The upshot of all this is that a public sector employees when dealing with a request for information might have to consider providing all or part of the information under the Environmental Information Regulations even if the person requesting it refuses to pay the new FOI charge. The Government should really be trying to cut bureaucracy by making these two access to information laws as similar as possible and as simple as possible.

refunds
If you start charging for something and you don’t provide or you only provide all of it or you provide it late or there is a problem with it expect requests for refunds. Public bodies will have to have a procedure in place for deciding when to pay refunds and procedures for paying money back which could end up costing more than the modest fee the Government might be planning to introduce. Individual requesters may be more likely to request internal reviews and raise complaints with the ICO and other regulators if they feel they have not received what they have paid for. A no refunds policy might be an option but then you have to deal with the unhappy customer who finds out later that the information he/she had requested was on your website but much harder to find than it should have been.

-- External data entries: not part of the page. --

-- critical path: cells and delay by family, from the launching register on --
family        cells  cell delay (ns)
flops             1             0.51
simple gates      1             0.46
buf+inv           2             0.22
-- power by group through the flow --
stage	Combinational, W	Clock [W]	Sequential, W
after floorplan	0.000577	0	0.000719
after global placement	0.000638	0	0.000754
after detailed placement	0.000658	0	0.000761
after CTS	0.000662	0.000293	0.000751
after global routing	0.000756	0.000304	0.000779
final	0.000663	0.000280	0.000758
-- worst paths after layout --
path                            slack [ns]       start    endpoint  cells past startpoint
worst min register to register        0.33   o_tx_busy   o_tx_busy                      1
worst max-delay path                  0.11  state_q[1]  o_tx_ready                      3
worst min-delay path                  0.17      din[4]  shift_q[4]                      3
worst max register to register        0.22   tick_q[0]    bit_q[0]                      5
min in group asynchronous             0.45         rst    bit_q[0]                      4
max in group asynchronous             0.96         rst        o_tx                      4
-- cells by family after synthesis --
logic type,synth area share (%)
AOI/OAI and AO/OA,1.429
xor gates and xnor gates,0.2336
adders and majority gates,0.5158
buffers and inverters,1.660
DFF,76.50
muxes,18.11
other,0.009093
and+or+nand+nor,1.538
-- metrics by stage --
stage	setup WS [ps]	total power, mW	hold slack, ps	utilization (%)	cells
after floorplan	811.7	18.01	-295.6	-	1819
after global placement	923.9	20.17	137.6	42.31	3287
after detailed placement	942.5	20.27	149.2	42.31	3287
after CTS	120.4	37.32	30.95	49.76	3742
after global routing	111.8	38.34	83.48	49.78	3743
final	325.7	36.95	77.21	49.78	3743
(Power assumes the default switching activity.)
**config.mk**
```make
export PLATFORM = sky130hd
export DESIGN_NAME = barrel_shift_cmd_fifo
export DESIGN_NICKNAME = d
export VERILOG_FILES = /design/src/rtl/barrel_shift_pkg.sv /design/src/rtl/barrel_shift_cmd_fifo.sv
export SDC_FILE = /design/constraint.sdc
export NUM_CORES = 1
export LEC_CHECK = 0
export CAP_MARGIN = 40
export CORE_UTILIZATION = 50
export DETAILED_ROUTE_END_ITERATION = 8
export HOLD_SLACK_MARGIN = 0.06
export PLACE_DENSITY_LB_ADDON = 0.08
export SLEW_MARGIN = 20
export SYNTH_ARGS = -nofsm -noshare
export SYNTH_HDL_FRONTEND = slang
export SYNTH_SLANG_ARGS = --single-unit
```
**constraint.sdc**
```tcl
create_clock -name clk -period 2.4 [get_ports clk]
set_input_delay 0.48 -clock clk [delete_from_list [all_inputs] [get_ports clk]]
set_output_delay 0.48 -clock clk [all_outputs]
set_load 0.01 [all_outputs]
```
**src/rtl/barrel_shift_pkg.sv**
```systemverilog
// Shared types for the 8-bit rotating barrel shifter and its command buffer.
// Latency: n/a (types and constants only).
// Backpressure: n/a.
package barrel_shift_pkg;

  localparam int SHIFT_WIDTH = 8;
  localparam int SHIFT_AMT_W = 3;

  typedef enum logic {
    ROTATE_LEFT  = 1'b0,
    ROTATE_RIGHT = 1'b1
  } rot_dir_t;

  typedef struct packed {
    rot_dir_t                 dir;
    logic [SHIFT_AMT_W-1:0]   amt;
    logic [SHIFT_WIDTH-1:0]   data;
  } shift_cmd_t;

endpackage : barrel_shift_pkg

```
**src/rtl/barrel_shift_cmd_fifo.sv**
```systemverilog
// Circular command FIFO in front of the barrel shifter; head shown on shifter-named ports.
// Latency: push into empty queue is visible the cycle after the push edge (no fall-through).
// Backpressure: in_ready = !full (state only); pushes while full are dropped and flagged sticky.
module barrel_shift_cmd_fifo
  import barrel_shift_pkg::*;
#(
  parameter int WIDTH = SHIFT_WIDTH,
  parameter int DEPTH = 4,
  parameter int AMT_W = $clog2(WIDTH),
  localparam int CNT_W = $clog2(DEPTH + 1)
) (
  input  logic             clk,
  input  logic             rst_n,
  input  logic             flush,
  input  logic             in_valid,
  output logic             in_ready,
  input  logic [WIDTH-1:0] in_data,
  input  logic [AMT_W-1:0] in_amt,
  input  rot_dir_t         in_dir,
  output logic             out_valid,
  input  logic             out_ready,
  output logic [WIDTH-1:0] data,
  output logic [AMT_W-1:0] amt,
  output rot_dir_t         dir_lr,
  output logic [CNT_W-1:0] count,
  output logic             overflow,
  input  logic             ovf_clr
);

  localparam int PTR_W = $clog2(DEPTH);
  // Entry layout is {dir, amt, data}, the same order as shift_cmd_t, but sized
  // from the parameters so non-default widths still work.
  localparam int ENT_W = WIDTH + AMT_W + 1;
  localparam logic [CNT_W-1:0] CNT_FULL = CNT_W'(DEPTH);
  localparam logic [CNT_W-1:0] CNT_ONE  = CNT_W'(1);
  localparam logic [PTR_W-1:0] PTR_ONE  = PTR_W'(1);

  logic [ENT_W-1:0] mem_q [DEPTH];
  logic [PTR_W-1:0] wr_ptr_q, wr_ptr_d;
  logic [PTR_W-1:0] rd_ptr_q, rd_ptr_d;
  logic [CNT_W-1:0] count_q, count_d;
  logic             ovf_q, ovf_d;

  logic             full, empty, push, pop;
  logic [ENT_W-1:0] head;

  assign full  = (count_q == CNT_FULL);
  assign empty = (count_q == '0);
  // Flush suppresses both transfers so nothing lands in storage on that edge.
  assign push  = in_valid && !full && !flush;
  assign pop   = !empty && out_ready && !flush;

  // Next-state for pointers, occupancy and the sticky overflow flag.
  always_comb begin
    wr_ptr_d = wr_ptr_q;
    rd_ptr_d = rd_ptr_q;
    count_d  = count_q;
    if (flush) begin
      wr_ptr_d = '0;
      rd_ptr_d = '0;
      count_d  = '0;
    end else begin
      if (push) wr_ptr_d = wr_ptr_q + PTR_ONE;
      if (pop)  rd_ptr_d = rd_ptr_q + PTR_ONE;
      if (push && !pop)      count_d = count_q + CNT_ONE;
      else if (pop && !push) count_d = count_q - CNT_ONE;
    end
    // Set takes priority over clear; flush leaves the flag alone.
    ovf_d = ovf_q;
    if (in_valid && full) ovf_d = 1'b1;
    else if (ovf_clr)     ovf_d = 1'b0;
  end

  // Control state registers with asynchronous clear.
  always_ff @(posedge clk or negedge rst_n) begin
    if (!rst_n) begin
      wr_ptr_q <= '0;
      rd_ptr_q <= '0;
      count_q  <= '0;
      ovf_q    <= 1'b0;
    end else begin
      wr_ptr_q <= wr_ptr_d;
      rd_ptr_q <= rd_ptr_d;
      count_q  <= count_d;
      ovf_q    <= ovf_d;
    end
  end

  // Storage write; contents need no reset because out_valid gates every read.
  always_ff @(posedge clk) begin
    if (push) mem_q[wr_ptr_q] <= {in_dir, in_amt, in_data};
  end

  // Show-ahead head; forced to a benign zero/left command when empty.
  always_comb begin
    head   = mem_q[rd_ptr_q];
    data   = '0;
    amt    = '0;
    dir_lr = ROTATE_LEFT;
    if (!empty) begin
      data   = head[WIDTH-1:0];
      amt    = head[WIDTH+AMT_W-1:WIDTH];
      dir_lr = rot_dir_t'(head[ENT_W-1]);
    end
  end

  assign in_ready  = !full;
  assign out_valid = !empty;
  assign count     = count_q;
  assign overflow  = ovf_q;

endmodule : barrel_shift_cmd_fifo

```
==> flow_metrics.env, run 1 <==
export IMPL_wl_per_cell_um=17.5
export IMPL_hold_path_class="in -> async"
export IMPL_synth_edf_count=48
export IMPL_synth_nets=164
export IMPL_cts_inserted_buffers=5
export IMPL_cp_num_buf_inv=3
export IMPL_gp_congestion=0.825
export IMPL_final_util_pct=69.7
export IMPL_syn_area_sq_mm=0.00242
export IMPL_cp_arrival_ns=1.84
export IMPL_critPathLaunchType="flip-flop"
export IMPL_synth_commonest_cells="edfxtp_1 (48), mux4_2 (12), nor2b_1 (12)"
export IMPL_hold_worst_slack_ns=0.474
export IMPL_synthFlopType="edfxtp_1"
export IMPL_yosysWarnings=0
export IMPL_grt_first_pass_wirelength_um=7070
export IMPL_wl_met3_um=225
export IMPL_routed_via_count=1380
export IMPL_rsz0062_at_grt="false"
export IMPL_numClockSinks=56
export IMPL_fin_ws_ns=0.0839
export IMPL_cp_common_cell="buf_12"
export IMPL_dpl_hpwl_um=2880
export IMPL_peakVddDrop_mv=0.564
export IMPL_initial_core_util_pct=53.8
export IMPL_hold_viol_final=0
export IMPL_grt_pass1_vias=1449
export IMPL_cts_root_buf="clkbuf_8"
export IMPL_rows=24
export IMPL_maxSlewViolCount=0
export IMPL_p_leak_nw=1.13
export IMPL_relSlewSlack_pct=71.8
export IMPL_synthCells=141
export IMPL_worstSetupEndpointType="primary output"
export IMPL_required_ns=1.92
export IMPL_critPathMaxFanout=5
export IMPL_chipWidth_um=71.6
export IMPL_grt_use_total_pct=19.3
export IMPL_m1WireLength_um=1850
export IMPL_slowest_stage="mux4_2"
export IMPL_diodes=0
export IMPL_gr_total_overflow=0
export IMPL_seqCellArea_sq_mm=0.00165
export IMPL_highest_layer="met4"
export IMPL_timing_rr_end="count[2]"
export IMPL_avgSynthCellArea_sq_um=17.2
export IMPL_min_period_ns=2.32
export IMPL_critPathKind="reg -> out"
export IMPL_setup_viol=0
export IMPL_synth_top_area_cell="edfxtp_1"
export IMPL_grt_max_degree=18
export IMPL_rrSetupSlack_ns=0.34
export IMPL_drc=0
export IMPL_layoutNonFillerInstCount=252
export IMPL_dr_wl_met2_um=2300
export IMPL_drv_cap=0
export IMPL_yosysMostFrequentCell="edfxtp_1"
export IMPL_antenna_found_initial=0
export IMPL_fmax_ghz=0.432
export IMPL_worst_pin_slew_ns=0.418
export IMPL_clock_latency_ns=0.31
export IMPL_multi_input_area_sq_um=694
export IMPL_die_area_sq_mm=0.00512
export IMPL_path_cells="buf_12, buf_12, mux4_2, nor2b_1, dlygate4sd2_1"
export IMPL_fin_skew_ns=0.0131
export IMPL_vias_per_cell=5.48
export IMPL_routed_wl_um=4410
export IMPL_drive_gt1_share_pct=26.0
export IMPL_cellPowerDensity_mw_per_mm2=926
export IMPL_r2r_start="count[1]"
export IMPL_design_power_total_mw=2.91
export IMPL_area_growth_syn_to_layout_pct=29.7
export IMPL_synth_cell_types=32
export IMPL_synth_area_leaders="edfxtp_1 (60%), mux4_2 (11%), dfrtp_1 (8.3%)"
export IMPL_synth_top_area_share_pct=59.5
export IMPL_clkTransAtPathRegs_ns=0.09
export IMPL_yosysSeqAreaShare_pct=67.8
export IMPL_dp_cells=234
export IMPL_dieHeight_um=71.6
export IMPL_fin_setup_tns_ns=0
export IMPL_cts_tree="yes"
export IMPL_worst_path_largest_cell_delay_ns=0.47
export IMPL_reg2regPathDepth=6
export IMPL_placed_area_sq_mm=0.00294
export IMPL_drt_first_iter_violations=84
export IMPL_period_share_pct=96.5
export IMPL_synthArstFlopShare_pct=14.3
export IMPL_cp_top_family="buffers and inverters"
export IMPL_cp_depth=5
export IMPL_pre_cts_ws_ns=-0.0602
export IMPL_route_antenna_remaining_nets=0
export IMPL_n_fill_cell=322
export IMPL_ios=36
export IMPL_dr_pass1_iters=6
export IMPL_synth_seq_cells=56
export IMPL_cts_path_max_buffers=2
export IMPL_final_nets=222
export IMPL_cts_htree_levels=2
export IMPL_io_buffers=35
export IMPL_status="finished clean"
export IMPL_design_core_area_sq_mm=0.00450
export IMPL_final_area_sq_mm=0.00314
metal layers:
metal  track usage (%)  vias to the layer above
li1                  -                      651
met4              3.92                        0
met2              33.5                       33
met1              24.0                      691
met5                 0                        -
met3              6.33                        5
placed cells by master, fill, tap and decap left out, types with 6 or more instances in the layout:
| cell type | n |
|---|---|
| buf_12 | 6 |
| clkdlybuf4s50_1 | 23 |
| clkdlybuf4s15_1 | 6 |
| mux4_2 | 12 |
| edfxtp_1 | 48 |
| inv_1 | 8 |
| nor2b_1 | 12 |
| dlygate4sd2_1 | 6 |
| buf_4 | 17 |
| nor2_1 | 9 |
repair_timing:
item	in CTS	in global routing
setup endpoints to repair	12	6
gates resized for setup	12	10
hold buffers	0	0
pin swaps	0	0
cloned	0	1
buffers inserted	4	5
sequential cells by signal, summed over array words and instances (netlist names):
| register | count |
|---|---|
| count | 3 |
| mem_q | 48 |
| wr_ptr_q | 2 |
| overflow | 1 |
| rd_ptr_q | 2 |
worst max path at each step:
stage	startpoint	to	slack [ns]
after floorplan	count[0]	count[2]	0.26
after global placement	out_ready	count[2]	0.07
after detailed placement	out_ready	count[2]	-0.06
after CTS	rd_ptr_q[0]	amt[2]	0.02
after global routing	rd_ptr_q[0]	amt[2]	0.01
final	rd_ptr_q[0]	data[5]	0.08
cells by family after synthesis:
logic type / after synthesis / synth area share (%)
buffers and inverters: 16 / 3.72
muxes: 16 / 12.9
DFF: 56 / 67.8
and+or+nand+nor: 34 / 8.06
AOI/OAI and AO/OA: 12 / 3.88
adders and majority gates: 5 / 2.89
xor gates and xnor gates: 2 / 0.724
power by group:
group	switching, mW	internal, mW	total [mW]
clock network	0.285	0.208	0.493
logic	0.490	0.703	1.19
registers	0.0819	1.14	1.22
total	0.857	2.05	2.91
final cells by class:
type	count	share of cell area (%)
Inverter	8	0.957
Multi-Input combinational cell	69	22.1
Clock buffer	6	2.31
Sequential cell	56	52.4
Tap cell	52	2.07
Clock inverter	2	0.518
Timing Repair Buffer	59	19.6
Power figures use the tool's default switching activity.
==> run 2, diff against run 1 <==
--- a/config.mk
+++ b/config.mk
@@ -6,7 +6,9 @@
 export NUM_CORES = 1
 export LEC_CHECK = 0
 export CAP_MARGIN = 40
-export CORE_UTILIZATION = 50
+export CELL_PAD_IN_SITES_DETAIL_PLACEMENT = 1
+export CELL_PAD_IN_SITES_GLOBAL_PLACEMENT = 1
+export CORE_UTILIZATION = 45
 export DETAILED_ROUTE_END_ITERATION = 8
 export HOLD_SLACK_MARGIN = 0.06
 export PLACE_DENSITY_LB_ADDON = 0.08
==> flow_metrics.env, run 2 (synthesis gave the netlist of run 1 again) <==
export IMPL_status="finished clean"
export IMPL_drc=0
export IMPL_design_core_area_sq_mm=0.00514
export IMPL_final_common_cell="edfxtp_1"
export IMPL_grt_first_pass_wirelength_um=7620
export IMPL_drt_first_iter_violations=68
export IMPL_io_buffers=35
export IMPL_numClockSinks=56
export IMPL_diodes=0
export IMPL_largest_register="mem_q"
export IMPL_worst_pin_slew_ns=0.390
export IMPL_routed_via_count=1409
export IMPL_pre_cts_ws_ns=-0.0497
export IMPL_grt_use_total_pct=19.3
export IMPL_routed_wl_um=5020
export IMPL_cts_inserted_buffers=5
export IMPL_final_nets=217
export IMPL_critPathMaxFanout=7
export IMPL_ios=36
export IMPL_fin_ws_ns=0.0545
export IMPL_vias_per_cell=5.32
export IMPL_dr_pass1_iters=4
export IMPL_chipWidth_um=75.4
export IMPL_p_comb_share_pct=38.5
export IMPL_cts_root_buf="clkbuf_8"
export IMPL_maxSlewViolCount=0
export IMPL_cts_path_max_buffers=2
export IMPL_critPathLaunchType="flip-flop"
export IMPL_min_period_ns=2.35
export IMPL_largest_register_ffs=48
export IMPL_drv_cap=0
export IMPL_area_growth_syn_to_layout_pct=29.0
export IMPL_layoutNonFillerInstCount=265
export IMPL_antenna_found_initial=0
export IMPL_p_leak_nw=1.12
export IMPL_grt_pass1_vias=1446
export IMPL_dpl_hpwl_um=3480
export IMPL_cts_htree_levels=2
export IMPL_hold_buffers=0
export IMPL_critPathKind="reg -> out"
export IMPL_hold_viol_final=0
export IMPL_gp_congestion=0.750
export IMPL_critPathLaunch="rd_ptr_q[0]"
export IMPL_rows=26
export IMPL_final_cell_mix="edfxtp_1 (48), clkdlybuf4s50_1 (23), buf_4 (13)"
export IMPL_cts_tree="yes"
export IMPL_worstSetupEndpointType="primary output"
export IMPL_die_area_sq_mm=0.00568
export IMPL_wl_per_cell_um=18.9
export IMPL_drive_gt1_share_pct=23.6
export IMPL_fmax_ghz=0.426
export IMPL_clock_latency_ns=0.29
export IMPL_period_share_pct=97.7
export IMPL_hold_worst_slack_ns=0.464
export IMPL_dp_cells=250
export IMPL_n_fill_cell=484
export IMPL_clkTransAtPathRegs_ns=0.09
export IMPL_cp_arrival_ns=1.87
export IMPL_r2r_start="count[0]"
export IMPL_initial_core_util_pct=47.1
export IMPL_peakVddDrop_mv=0.377
export IMPL_switchingPower_uw=857
export IMPL_relSlewSlack_pct=73.7
export IMPL_pwr_share_clk_pct=19.9
export IMPL_grt_max_degree=17
export IMPL_rsz0062_at_grt="false"
export IMPL_swShare_pct=29.2
export IMPL_route_antenna_remaining_nets=0
export IMPL_internal_power_mw=2.08
export IMPL_hold_path_class="in -> async"
export IMPL_fin_skew_ns=0.00459
export IMPL_gr_total_overflow=0
export IMPL_power_frac_seq_pct=41.6
export IMPL_dieHeight_um=75.4
export IMPL_cellPowerDensity_mw_per_mm2=939
export IMPL_setup_viol=0
export IMPL_required_ns=1.92
[run 2: path summary, 6_finish.rpt]
kind / endpoint / slack (ns) / depth (start not counted)
max reg2reg: count[2] / 0.29 / 6
min reg2reg: overflow / 0.54 / 2
max: data[5] / 0.05 / 5
max in group asynchronous: count[2] / 1.64 / 1
min: rd_ptr_q[1] / 0.46 / 1
min in group clk: overflow / 0.54 / 2
[run 2: critical path: stages (launching register included)]
cell and delay [ns]:
dfrtp_2 0.43, buf_12 0.14, buf_4 0.11, mux4_2 0.47, nor2b_1 0.14, dlygate4sd2_1 0.28
[run 2: power groups by stage]
stage / Clock [mW] / Combinational [mW] / Sequential, mW
floorplan: 0 / 0.637 / 1.21
global placement: 0 / 1.08 / 1.22
detailed placement: 0 / 1.12 / 1.23
CTS: 0.606 / 1.08 / 1.21
global route: 0.626 / 1.23 / 1.23
finish: 0.583 / 1.13 / 1.22
[run 2: layer usage]
| layer | GRT usage [%] | wire [um] | vias up |
|---|---|---|---|
| met3 | 4.50 | 183 | 4 |
| met5 | 0 | 0 | - |
| met2 | 33.9 | 2720 | 39 |
| met1 | 24.4 | 2080 | 728 |
| li1 | - | - | 638 |
| met4 | 4.53 | 38 | 0 |
[run 2: repair_timing]
item,in CTS,in global routing
resized for setup,13,4
buffers inserted,3,3
gates cloned,0,1
setup endpoints to repair,13,3
[run 2: stage by stage]
step                      total power [mW]  cell area (sq um)  TNS, ns  util [%]
after global placement                2.30               2950        0      57.4
final                                 2.93               3120        0      60.8
after CTS                             2.90               3070        0      59.7
after detailed placement              2.35               2950  -0.0497      57.4
after floorplan                       1.84               2420        0         -
after global routing                  3.09               3120        0      60.8
[run 2: cell type report]
type	count	area, sq um	share of cell area (%)
well taps	70	87.6	2.80
inverters	8	30.0	0.961
clock buffers	6	72.6	2.32
repair buffers	54	561	17.9
flip-flops and latches	56	1640	52.6
clock inverters	2	35.0	1.12
multi-input cells	69	694	22.2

people will ask for more information in one request
If people are charge say £15 per request they will be tempted to get as much information as they can in one go to get value for money rather than asking for what they think they need at that point in time. This will lead to longer and more complicated requests.

conclusion
A small charge for each request may seem superficially attractive as a way of covering the cost of FOI but it will cause a number of practical difficulties when we should be trying to make accessing information from public bodies as simple as possible.